Last month, Michael Gove defended plans for the teaching of foreign languages in primary schools. Schools will be required to select from a list that, while including ancient Greek, Italian and Mandarin, excludes Hebrew. Jewish schools, pressed for curriculum time, will have to choose between squeezing in Hebrew alongside another language - or abandoning it.
Everyone, it seems - except the education secretary - recognises that Hebrew is the non-negotiable bedrock of serious Jewish education. It is the key to accessing biblical texts and rabbinic literature, to understanding the prayer book, and to appreciating modern Hebrew prose and poetry. In the words of the poet Bialik, "reading the Bible in translation is like kissing a bride through her veil".
Hebrew is a pre-condition for understanding, first-hand, events in Israel and for building relationships with Israelis. Without it, we are locked out of authentic Jewish literacy, unable to take an active part in the age-old Jewish conversation between prophets, rabbis, philosophers and contemporary thinkers.
As Jewish schooling has expanded, the focus has tended to be quantitative - the provision of education for Jews - rather than the qualitative issue of what takes place within these schools. Yet this is changing. Parents and educators in various schools and communities have started to promote a shift from a survivalist vision of Jewish continuity (and the role of Jewish schools in ensuring this) to a position that recognises Jewish literacy as a core value. It's ironic that at precisely this juncture the government has placed an obstacle in the way of Hebrew education.
The government's position reflects an unresolved tension between two different views of education. The first sees the job of schools as being to prepare students for the workplace and give them useful skills - for example a knowledge of Spanish - thus equipping them to be productive members of a consumer society. The second view, illustrated by the presence of Latin and Greek on Gove's list, harks back to a classical vision in which education should shape young people to become civilised bearers of knowledge and culture.
Overall, the exclusion makes very little sense
While the first view of education dominates government thinking all over the industrialised world, Gove is clearly also attracted to the second - hence his views on the teaching of English history.
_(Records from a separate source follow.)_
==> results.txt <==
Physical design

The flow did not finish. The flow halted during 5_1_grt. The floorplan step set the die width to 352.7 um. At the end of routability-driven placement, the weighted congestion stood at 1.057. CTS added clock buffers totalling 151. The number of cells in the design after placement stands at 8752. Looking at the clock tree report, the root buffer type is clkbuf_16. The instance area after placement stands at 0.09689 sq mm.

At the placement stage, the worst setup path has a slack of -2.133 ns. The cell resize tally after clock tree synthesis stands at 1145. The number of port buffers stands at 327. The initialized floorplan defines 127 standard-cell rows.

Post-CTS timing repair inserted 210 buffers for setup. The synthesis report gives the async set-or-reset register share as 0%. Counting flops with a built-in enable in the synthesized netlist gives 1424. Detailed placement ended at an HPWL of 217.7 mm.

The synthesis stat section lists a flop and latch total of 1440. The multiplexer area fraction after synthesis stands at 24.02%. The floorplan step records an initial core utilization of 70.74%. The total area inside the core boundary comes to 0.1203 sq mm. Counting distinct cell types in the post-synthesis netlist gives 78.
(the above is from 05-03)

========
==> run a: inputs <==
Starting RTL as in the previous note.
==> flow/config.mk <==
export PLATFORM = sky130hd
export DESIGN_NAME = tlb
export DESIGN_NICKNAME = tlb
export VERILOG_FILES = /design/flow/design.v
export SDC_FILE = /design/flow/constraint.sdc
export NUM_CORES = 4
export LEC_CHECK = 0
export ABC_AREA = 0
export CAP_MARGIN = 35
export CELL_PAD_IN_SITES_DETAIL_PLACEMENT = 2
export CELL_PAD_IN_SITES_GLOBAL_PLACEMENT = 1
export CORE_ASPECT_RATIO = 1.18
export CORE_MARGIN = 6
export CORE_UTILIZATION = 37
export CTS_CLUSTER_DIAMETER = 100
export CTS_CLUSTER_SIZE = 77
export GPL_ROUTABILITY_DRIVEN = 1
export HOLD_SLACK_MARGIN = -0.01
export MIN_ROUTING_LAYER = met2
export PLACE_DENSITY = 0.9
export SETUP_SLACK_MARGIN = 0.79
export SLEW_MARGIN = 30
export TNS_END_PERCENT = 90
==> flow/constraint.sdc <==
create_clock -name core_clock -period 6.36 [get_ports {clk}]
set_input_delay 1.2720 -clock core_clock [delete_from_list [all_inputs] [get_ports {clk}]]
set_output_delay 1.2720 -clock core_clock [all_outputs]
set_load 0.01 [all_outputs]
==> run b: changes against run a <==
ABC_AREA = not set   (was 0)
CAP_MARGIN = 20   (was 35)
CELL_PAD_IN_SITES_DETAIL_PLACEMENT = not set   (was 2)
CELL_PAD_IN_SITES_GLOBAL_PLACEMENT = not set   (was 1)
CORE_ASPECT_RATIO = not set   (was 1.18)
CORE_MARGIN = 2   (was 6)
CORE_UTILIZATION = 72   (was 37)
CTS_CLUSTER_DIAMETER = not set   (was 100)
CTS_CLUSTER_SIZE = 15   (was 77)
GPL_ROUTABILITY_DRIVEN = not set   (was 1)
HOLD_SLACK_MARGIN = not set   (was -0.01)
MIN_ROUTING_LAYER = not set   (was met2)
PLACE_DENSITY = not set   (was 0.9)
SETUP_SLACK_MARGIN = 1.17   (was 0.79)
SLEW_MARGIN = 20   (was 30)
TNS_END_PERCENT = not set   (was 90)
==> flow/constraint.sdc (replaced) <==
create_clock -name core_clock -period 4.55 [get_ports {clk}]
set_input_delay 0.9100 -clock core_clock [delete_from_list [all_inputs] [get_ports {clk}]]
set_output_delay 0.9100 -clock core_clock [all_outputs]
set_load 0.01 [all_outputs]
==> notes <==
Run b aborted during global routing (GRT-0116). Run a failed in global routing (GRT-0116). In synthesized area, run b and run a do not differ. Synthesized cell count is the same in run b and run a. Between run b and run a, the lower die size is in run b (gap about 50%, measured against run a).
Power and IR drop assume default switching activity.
## tundra
## conv
module conv(
           input Aclk,
           input rst,
           input [7:0] Xin,
           input [7:0] Kin,
           output reg [7:0] Rout,
           output reg result_done
       );
export LEC_CHECK = 0
export CAP_MARGIN = 5
export CORE_MARGIN = 2
export CORE_UTILIZATION = 72
export CTS_CLUSTER_DIAMETER = 224
export CTS_CLUSTER_SIZE = 39
export PLACE_DENSITY_LB_ADDON = 0.0
export SETUP_SLACK_MARGIN = 1.02
export SLEW_MARGIN = 20
export TNS_END_PERCENT = 60
create_clock -name core_clock -period 6.75 [get_ports {Aclk}]
run.sh (not shown) runs the stock make flow with config.mk's settings and CLKGATE_MAP_FILE=.
Although tundra finished all stages, its layout failed final checks on negative setup slack.
The inputs of violet differ from those of tundra as listed below.
Settings: SETUP_SLACK_MARGIN no longer set, was 1.02; CORE_UTILIZATION now 26, was 72; CTS_CLUSTER_DIAMETER no longer set, was 224; CTS_CLUSTER_SIZE no longer set, was 39; CAP_MARGIN now 20, was 5; TNS_END_PERCENT no longer set, was 60; PLACE_DENSITY_LB_ADDON no longer set, was 0.0; the clock period (ns, I/O delays scaled along) now 15.1, was 6.75.
==> results <==
- violet finished every step from synthesis to the final layout, and the layout passed the timing, design-rule and antenna checks.
- Going from tundra to violet, placed instance area shrank slightly.
- Relative to tundra, total wire length decreased by about 7% in violet.
- The global-route met2 utilization reported for violet is smaller than that of tundra by 46 points.
- Re routing usage on met1: tundra and violet aren't equal, and the higher value belongs to tundra.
On either view, the exclusion of Hebrew (likewise Japanese and Sanskrit) makes little sense. True, Hebrew is less economically useful than Spanish or Mandarin - but the same argument could be made about Italian, and certainly about classical Greek. And Hebrew is no less valuable for cognitive and intellectual development, or as a piece of the UK's multi-cultural mosaic, or even as a foundation of Western Judeo-Christian culture. While the growing number of Jewish free schools and academies are exempt from National Curriculum restrictions, there is still a strong case for fighting Gove's decision. The issue could perhaps unite Jews from across the religious spectrum in an era when intra-denominational consensus is hard to come by.
The question of teaching Hebrew goes beyond the curriculum, since Anglo-Jewry itself is largely a Hebrew-free zone. Graduates of Jewish schools rarely have more than a basic competence in it and the same can be said for many participants in Israel gap-year schemes. One result - also a cause - is that our community produces few well-qualified Hebrew teachers. Jewish schools often have no choice but to employ unqualified Israeli classroom assistants, who are committed to their jobs but cannot match the high standards we expect of professional teachers.
Taken together, these mean a vicious circle that can only be broken by changing the culture of Jewish education in the UK. We need to begin developing cohorts of well-trained, learned, Hebrew-speaking teachers. A first step would be the creation of a scholarship to send newly qualified teachers for a one- or two-year, intensive programme of Jewish and Hebrew study in Israel, with a concomitant commitment to return to the UK Jewish education system for a minimum of three years.
This should be the priority for the institutions responsible for promoting Jewish education in the UK. If this is neglected, then the battle to have the department for education see reason will ultimately be in vain.